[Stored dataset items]
════════════════

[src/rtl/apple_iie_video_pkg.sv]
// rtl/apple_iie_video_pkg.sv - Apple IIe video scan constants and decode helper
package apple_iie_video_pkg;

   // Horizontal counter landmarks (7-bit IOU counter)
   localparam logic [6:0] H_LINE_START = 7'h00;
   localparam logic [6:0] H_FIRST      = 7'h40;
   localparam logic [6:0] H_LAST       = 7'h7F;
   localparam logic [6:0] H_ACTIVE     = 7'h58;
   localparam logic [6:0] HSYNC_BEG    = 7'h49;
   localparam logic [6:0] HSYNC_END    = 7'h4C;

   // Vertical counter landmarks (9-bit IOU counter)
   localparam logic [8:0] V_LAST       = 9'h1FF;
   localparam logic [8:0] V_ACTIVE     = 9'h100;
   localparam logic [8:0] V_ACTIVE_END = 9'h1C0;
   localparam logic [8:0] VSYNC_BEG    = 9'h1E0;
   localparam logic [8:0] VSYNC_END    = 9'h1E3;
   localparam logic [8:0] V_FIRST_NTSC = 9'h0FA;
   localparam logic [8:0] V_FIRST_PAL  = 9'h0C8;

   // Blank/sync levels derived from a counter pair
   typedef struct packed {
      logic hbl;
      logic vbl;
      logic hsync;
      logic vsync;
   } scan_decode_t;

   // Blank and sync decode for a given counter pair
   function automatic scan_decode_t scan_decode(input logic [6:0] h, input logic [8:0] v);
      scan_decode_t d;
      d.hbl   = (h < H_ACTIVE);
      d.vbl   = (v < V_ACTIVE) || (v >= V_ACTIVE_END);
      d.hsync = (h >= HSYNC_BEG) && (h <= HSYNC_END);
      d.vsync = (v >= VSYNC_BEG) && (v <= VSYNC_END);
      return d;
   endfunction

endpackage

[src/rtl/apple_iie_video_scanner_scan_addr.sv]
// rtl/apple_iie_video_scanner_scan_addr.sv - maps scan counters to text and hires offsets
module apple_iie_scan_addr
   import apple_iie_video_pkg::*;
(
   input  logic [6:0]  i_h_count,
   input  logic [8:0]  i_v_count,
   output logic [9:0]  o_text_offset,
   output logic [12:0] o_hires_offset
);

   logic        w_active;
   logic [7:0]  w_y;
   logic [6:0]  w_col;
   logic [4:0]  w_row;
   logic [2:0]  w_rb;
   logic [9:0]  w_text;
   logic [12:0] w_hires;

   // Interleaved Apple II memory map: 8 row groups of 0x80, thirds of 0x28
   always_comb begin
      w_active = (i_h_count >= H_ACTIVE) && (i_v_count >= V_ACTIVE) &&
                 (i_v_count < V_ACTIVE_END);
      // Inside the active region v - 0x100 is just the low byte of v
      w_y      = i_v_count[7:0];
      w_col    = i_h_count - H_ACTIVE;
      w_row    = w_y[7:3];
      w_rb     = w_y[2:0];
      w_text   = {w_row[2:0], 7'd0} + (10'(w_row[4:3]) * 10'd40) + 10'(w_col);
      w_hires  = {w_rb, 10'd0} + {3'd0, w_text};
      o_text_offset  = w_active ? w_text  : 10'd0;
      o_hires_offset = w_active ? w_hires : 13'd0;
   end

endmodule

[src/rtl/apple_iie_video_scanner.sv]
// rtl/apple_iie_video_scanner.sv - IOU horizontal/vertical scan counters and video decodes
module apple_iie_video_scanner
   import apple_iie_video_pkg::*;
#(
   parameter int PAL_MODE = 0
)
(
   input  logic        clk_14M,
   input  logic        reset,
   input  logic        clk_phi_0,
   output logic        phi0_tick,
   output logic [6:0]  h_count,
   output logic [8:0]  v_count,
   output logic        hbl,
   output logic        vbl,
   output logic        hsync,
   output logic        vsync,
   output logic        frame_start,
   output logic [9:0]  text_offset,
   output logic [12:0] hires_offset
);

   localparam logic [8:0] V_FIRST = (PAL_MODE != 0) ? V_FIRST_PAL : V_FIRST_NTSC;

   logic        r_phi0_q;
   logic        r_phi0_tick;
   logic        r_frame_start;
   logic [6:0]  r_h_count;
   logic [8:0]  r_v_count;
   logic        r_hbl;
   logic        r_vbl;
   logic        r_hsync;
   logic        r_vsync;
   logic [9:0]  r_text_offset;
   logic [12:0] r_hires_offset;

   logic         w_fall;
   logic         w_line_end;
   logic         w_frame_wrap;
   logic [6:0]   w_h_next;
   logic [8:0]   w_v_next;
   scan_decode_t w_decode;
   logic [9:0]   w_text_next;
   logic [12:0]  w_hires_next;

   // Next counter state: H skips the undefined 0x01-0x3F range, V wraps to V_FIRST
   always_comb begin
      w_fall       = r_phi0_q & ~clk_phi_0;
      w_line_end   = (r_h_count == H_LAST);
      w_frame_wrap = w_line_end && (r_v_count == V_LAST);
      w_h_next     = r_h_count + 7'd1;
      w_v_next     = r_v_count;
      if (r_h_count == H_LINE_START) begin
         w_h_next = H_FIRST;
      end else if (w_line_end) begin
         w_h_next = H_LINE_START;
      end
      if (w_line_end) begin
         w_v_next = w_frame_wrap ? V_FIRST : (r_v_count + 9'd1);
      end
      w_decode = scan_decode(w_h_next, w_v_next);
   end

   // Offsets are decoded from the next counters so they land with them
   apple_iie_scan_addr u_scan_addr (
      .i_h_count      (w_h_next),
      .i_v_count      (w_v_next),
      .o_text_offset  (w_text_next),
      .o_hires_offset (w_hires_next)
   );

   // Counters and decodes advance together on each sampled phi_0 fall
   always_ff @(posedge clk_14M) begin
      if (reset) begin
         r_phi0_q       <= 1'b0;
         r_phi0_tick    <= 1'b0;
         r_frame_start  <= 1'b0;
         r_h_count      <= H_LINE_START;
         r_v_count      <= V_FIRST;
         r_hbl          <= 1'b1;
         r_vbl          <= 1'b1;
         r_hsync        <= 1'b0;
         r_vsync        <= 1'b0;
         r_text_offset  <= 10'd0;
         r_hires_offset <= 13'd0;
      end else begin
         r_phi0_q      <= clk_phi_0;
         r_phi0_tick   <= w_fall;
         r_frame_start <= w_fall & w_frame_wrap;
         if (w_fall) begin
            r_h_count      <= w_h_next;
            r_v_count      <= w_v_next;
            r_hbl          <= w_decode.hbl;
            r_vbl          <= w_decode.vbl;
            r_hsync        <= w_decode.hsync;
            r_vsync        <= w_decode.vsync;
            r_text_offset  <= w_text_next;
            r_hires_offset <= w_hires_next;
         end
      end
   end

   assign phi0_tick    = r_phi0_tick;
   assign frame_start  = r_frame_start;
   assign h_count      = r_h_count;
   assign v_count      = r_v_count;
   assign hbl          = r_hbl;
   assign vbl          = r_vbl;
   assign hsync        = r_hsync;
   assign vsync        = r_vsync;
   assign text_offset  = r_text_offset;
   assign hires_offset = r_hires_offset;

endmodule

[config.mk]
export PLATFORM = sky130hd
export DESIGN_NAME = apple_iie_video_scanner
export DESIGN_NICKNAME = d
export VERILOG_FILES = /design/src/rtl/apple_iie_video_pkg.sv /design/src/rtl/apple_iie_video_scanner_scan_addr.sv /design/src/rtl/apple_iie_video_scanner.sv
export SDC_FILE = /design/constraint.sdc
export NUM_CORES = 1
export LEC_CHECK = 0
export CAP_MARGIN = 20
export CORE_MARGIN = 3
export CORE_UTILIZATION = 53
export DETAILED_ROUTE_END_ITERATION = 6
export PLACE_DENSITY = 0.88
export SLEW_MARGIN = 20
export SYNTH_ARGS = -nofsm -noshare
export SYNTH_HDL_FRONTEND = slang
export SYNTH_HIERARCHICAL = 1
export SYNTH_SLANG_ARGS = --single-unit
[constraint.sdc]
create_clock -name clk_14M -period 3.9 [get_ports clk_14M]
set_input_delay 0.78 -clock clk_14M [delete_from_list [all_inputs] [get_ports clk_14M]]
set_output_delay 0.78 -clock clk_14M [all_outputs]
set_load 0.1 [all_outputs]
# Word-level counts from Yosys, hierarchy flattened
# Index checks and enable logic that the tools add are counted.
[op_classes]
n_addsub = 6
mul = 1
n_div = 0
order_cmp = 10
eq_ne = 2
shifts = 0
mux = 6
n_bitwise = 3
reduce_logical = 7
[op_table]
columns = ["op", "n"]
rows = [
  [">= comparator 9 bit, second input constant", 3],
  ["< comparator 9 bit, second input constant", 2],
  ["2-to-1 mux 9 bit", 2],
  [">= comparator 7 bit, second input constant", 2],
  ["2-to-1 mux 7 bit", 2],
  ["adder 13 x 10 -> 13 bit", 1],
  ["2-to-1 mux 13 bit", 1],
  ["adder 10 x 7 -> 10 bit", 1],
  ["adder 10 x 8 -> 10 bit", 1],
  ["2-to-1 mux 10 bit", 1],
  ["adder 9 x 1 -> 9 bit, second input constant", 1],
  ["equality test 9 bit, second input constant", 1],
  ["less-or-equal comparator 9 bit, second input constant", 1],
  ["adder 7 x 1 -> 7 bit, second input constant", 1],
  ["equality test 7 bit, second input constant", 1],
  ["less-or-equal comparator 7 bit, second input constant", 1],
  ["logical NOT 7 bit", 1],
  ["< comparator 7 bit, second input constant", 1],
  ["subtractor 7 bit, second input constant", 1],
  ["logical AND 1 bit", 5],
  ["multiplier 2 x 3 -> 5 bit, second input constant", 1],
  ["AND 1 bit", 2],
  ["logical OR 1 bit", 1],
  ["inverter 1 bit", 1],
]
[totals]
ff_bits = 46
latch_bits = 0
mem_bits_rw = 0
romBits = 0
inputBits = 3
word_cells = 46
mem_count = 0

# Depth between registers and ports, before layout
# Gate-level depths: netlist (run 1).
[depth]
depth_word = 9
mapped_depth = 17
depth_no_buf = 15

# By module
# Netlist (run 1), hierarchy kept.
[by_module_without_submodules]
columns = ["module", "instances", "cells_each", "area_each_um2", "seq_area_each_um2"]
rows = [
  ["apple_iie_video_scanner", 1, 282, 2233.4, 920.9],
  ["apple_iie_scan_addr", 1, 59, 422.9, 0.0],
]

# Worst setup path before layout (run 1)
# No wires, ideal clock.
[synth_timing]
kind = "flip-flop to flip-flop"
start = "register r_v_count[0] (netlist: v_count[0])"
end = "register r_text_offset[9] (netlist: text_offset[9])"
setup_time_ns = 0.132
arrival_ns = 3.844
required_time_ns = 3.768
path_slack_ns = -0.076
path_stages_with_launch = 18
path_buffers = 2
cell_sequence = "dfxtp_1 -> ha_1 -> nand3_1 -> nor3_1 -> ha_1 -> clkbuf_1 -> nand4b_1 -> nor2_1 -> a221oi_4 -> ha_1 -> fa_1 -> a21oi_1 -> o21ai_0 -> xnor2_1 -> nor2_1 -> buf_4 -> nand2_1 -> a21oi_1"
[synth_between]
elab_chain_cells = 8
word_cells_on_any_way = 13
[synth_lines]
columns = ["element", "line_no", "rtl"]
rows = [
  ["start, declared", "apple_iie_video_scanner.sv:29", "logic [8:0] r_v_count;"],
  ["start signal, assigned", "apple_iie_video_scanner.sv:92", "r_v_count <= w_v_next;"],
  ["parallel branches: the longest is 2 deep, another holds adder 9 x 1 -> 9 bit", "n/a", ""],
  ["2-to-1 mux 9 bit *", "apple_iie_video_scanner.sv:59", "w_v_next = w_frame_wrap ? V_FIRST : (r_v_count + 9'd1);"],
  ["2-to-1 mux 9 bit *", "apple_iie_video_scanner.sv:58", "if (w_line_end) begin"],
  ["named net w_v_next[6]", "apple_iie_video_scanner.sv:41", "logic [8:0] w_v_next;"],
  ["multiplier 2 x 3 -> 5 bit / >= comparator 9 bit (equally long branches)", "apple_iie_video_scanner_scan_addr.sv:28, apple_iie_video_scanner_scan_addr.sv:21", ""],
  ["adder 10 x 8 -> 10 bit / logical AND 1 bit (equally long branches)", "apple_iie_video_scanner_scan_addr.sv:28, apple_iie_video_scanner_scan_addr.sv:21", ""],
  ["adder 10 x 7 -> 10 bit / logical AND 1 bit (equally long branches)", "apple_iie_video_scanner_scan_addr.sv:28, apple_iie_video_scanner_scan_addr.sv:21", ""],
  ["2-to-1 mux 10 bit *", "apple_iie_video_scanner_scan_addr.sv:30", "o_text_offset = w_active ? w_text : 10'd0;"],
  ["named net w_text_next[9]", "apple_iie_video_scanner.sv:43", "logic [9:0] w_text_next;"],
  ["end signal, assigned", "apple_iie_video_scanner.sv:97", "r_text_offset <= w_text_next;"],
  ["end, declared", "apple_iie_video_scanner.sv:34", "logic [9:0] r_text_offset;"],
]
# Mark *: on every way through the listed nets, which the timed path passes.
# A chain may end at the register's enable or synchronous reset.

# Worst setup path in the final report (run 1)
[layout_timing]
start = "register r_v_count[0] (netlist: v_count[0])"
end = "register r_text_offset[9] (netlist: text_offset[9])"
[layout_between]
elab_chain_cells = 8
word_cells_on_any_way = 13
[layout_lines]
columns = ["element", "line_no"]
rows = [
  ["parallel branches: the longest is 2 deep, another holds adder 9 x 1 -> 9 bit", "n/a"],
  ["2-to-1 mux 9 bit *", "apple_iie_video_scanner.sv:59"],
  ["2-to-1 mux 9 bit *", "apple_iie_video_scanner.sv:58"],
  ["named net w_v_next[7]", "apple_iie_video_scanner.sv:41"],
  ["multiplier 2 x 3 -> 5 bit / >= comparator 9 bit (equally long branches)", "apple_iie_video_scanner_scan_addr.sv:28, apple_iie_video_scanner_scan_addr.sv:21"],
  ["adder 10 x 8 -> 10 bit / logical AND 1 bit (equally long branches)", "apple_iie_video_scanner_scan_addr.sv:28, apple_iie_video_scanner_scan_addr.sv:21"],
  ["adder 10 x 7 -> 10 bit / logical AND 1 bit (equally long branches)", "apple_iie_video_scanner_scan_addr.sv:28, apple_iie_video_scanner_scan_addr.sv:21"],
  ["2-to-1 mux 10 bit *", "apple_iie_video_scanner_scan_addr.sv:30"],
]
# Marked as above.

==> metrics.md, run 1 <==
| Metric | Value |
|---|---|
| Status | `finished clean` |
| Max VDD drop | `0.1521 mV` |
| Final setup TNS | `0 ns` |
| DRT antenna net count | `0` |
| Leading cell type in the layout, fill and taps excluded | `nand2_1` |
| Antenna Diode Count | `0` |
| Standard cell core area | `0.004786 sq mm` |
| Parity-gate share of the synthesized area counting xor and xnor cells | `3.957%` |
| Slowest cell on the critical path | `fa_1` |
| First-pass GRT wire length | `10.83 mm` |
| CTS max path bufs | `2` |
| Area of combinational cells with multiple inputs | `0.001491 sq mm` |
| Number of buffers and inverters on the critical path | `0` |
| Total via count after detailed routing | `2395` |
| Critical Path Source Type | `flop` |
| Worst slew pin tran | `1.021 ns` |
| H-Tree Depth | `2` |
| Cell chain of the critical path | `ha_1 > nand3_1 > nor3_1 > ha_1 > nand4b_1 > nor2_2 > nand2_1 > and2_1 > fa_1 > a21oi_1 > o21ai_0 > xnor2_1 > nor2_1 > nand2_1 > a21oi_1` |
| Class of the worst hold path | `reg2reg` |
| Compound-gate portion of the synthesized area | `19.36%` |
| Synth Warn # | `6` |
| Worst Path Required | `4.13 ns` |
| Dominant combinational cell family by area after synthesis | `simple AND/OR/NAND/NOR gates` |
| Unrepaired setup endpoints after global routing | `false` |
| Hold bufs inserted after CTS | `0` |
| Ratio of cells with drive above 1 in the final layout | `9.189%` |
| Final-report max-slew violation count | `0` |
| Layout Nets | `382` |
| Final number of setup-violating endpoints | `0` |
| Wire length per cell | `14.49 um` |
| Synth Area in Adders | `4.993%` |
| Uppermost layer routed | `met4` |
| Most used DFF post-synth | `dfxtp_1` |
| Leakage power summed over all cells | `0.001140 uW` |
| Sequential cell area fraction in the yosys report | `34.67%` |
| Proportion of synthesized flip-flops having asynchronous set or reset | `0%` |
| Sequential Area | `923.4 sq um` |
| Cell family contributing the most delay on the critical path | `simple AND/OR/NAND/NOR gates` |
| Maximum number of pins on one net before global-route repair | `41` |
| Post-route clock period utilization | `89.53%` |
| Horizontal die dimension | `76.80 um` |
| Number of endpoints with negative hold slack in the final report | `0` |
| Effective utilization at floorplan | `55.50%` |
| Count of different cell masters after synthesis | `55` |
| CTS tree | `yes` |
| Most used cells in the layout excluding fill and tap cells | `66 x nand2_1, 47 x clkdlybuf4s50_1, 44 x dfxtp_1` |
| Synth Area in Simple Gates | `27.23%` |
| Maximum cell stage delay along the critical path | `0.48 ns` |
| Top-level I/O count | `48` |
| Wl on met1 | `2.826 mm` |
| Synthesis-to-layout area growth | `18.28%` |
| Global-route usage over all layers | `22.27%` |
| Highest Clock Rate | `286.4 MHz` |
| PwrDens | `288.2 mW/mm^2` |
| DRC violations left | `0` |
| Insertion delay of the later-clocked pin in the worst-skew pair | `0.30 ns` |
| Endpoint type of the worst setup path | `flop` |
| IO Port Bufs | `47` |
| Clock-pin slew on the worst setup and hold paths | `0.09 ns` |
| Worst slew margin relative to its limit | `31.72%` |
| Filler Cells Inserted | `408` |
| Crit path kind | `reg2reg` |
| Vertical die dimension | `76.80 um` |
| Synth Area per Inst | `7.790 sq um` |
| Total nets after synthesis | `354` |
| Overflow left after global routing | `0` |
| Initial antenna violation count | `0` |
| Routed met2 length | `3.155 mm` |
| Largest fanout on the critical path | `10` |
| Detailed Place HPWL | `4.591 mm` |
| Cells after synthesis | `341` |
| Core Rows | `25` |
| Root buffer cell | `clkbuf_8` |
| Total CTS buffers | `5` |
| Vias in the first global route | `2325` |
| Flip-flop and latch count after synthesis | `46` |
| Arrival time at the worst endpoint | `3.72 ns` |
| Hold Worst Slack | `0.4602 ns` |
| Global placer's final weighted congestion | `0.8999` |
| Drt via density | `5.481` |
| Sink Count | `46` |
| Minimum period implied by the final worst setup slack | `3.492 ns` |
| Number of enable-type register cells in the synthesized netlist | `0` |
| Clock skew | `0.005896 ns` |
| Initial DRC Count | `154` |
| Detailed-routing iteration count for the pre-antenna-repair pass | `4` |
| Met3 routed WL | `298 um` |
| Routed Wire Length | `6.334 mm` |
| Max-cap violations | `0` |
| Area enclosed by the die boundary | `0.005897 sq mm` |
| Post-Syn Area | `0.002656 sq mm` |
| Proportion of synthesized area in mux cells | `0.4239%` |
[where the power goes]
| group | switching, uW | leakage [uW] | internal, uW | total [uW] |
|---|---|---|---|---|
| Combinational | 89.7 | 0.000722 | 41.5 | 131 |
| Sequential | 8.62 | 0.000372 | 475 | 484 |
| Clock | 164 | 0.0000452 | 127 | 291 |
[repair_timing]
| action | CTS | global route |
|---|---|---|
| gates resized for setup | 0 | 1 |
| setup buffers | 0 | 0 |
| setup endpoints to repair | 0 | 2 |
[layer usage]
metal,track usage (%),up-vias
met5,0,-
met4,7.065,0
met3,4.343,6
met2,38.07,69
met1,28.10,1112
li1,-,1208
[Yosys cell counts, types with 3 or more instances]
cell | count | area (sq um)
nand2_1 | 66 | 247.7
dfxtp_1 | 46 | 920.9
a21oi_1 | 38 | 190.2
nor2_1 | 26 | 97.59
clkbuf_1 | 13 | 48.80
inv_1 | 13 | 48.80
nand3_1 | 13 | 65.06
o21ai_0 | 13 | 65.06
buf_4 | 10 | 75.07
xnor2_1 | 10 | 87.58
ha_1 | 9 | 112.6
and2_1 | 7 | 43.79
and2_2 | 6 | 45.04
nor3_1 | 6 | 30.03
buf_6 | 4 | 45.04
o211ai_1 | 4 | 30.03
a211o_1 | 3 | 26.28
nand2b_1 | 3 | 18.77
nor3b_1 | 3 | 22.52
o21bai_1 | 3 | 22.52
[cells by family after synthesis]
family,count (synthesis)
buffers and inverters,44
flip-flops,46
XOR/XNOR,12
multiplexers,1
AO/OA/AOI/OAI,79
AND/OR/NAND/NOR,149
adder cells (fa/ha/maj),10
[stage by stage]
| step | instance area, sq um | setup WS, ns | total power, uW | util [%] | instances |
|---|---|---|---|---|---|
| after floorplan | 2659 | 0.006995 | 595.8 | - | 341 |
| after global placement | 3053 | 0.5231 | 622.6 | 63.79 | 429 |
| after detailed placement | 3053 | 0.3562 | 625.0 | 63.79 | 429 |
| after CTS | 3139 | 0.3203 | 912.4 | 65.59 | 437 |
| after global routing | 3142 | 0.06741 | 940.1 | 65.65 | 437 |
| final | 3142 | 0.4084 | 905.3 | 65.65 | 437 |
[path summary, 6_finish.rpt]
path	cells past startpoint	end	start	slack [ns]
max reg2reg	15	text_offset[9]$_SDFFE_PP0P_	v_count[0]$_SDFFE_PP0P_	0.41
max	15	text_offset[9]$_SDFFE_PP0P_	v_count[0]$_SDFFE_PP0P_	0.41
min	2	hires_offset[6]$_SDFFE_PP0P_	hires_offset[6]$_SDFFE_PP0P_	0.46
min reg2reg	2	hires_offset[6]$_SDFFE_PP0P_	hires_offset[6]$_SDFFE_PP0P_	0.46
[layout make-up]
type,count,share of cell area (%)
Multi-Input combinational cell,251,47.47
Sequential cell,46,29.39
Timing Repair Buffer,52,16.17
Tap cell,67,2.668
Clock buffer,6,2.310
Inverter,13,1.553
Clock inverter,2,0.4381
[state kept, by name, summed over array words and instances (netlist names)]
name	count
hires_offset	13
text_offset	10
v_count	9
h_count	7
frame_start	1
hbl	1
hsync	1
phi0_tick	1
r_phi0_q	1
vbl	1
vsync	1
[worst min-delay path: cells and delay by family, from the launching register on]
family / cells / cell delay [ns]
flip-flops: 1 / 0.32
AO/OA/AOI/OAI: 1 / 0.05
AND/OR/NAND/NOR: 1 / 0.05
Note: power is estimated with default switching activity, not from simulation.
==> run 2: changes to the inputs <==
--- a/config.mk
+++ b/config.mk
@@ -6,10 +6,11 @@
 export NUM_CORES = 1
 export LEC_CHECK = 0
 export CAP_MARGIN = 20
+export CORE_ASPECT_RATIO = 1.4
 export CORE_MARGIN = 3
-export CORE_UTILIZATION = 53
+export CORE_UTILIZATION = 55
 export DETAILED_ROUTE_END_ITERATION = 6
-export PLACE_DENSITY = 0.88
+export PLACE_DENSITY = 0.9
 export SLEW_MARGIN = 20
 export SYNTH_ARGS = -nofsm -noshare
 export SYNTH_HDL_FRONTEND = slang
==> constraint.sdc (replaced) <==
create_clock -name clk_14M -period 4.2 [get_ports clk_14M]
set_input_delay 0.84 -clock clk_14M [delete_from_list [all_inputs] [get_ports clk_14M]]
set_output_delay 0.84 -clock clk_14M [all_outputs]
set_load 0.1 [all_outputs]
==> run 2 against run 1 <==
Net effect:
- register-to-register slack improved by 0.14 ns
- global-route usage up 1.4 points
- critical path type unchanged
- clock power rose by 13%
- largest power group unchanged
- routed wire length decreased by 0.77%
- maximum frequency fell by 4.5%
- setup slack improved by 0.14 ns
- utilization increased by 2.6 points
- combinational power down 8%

════════════════

Your objective: Copy out, from the data above, each line where the string "comparator" is present.

Answer section:
  [">= comparator 9 bit, second input constant", 3],
  ["< comparator 9 bit, second input constant", 2],
  [">= comparator 7 bit, second input constant", 2],
  ["less-or-equal comparator 9 bit, second input constant", 1],
  ["less-or-equal comparator 7 bit, second input constant", 1],
  ["< comparator 7 bit, second input constant", 1],
  ["multiplier 2 x 3 -> 5 bit / >= comparator 9 bit (equally long branches)", "apple_iie_video_scanner_scan_addr.sv:28, apple_iie_video_scanner_scan_addr.sv:21", ""],
  ["multiplier 2 x 3 -> 5 bit / >= comparator 9 bit (equally long branches)", "apple_iie_video_scanner_scan_addr.sv:28, apple_iie_video_scanner_scan_addr.sv:21"],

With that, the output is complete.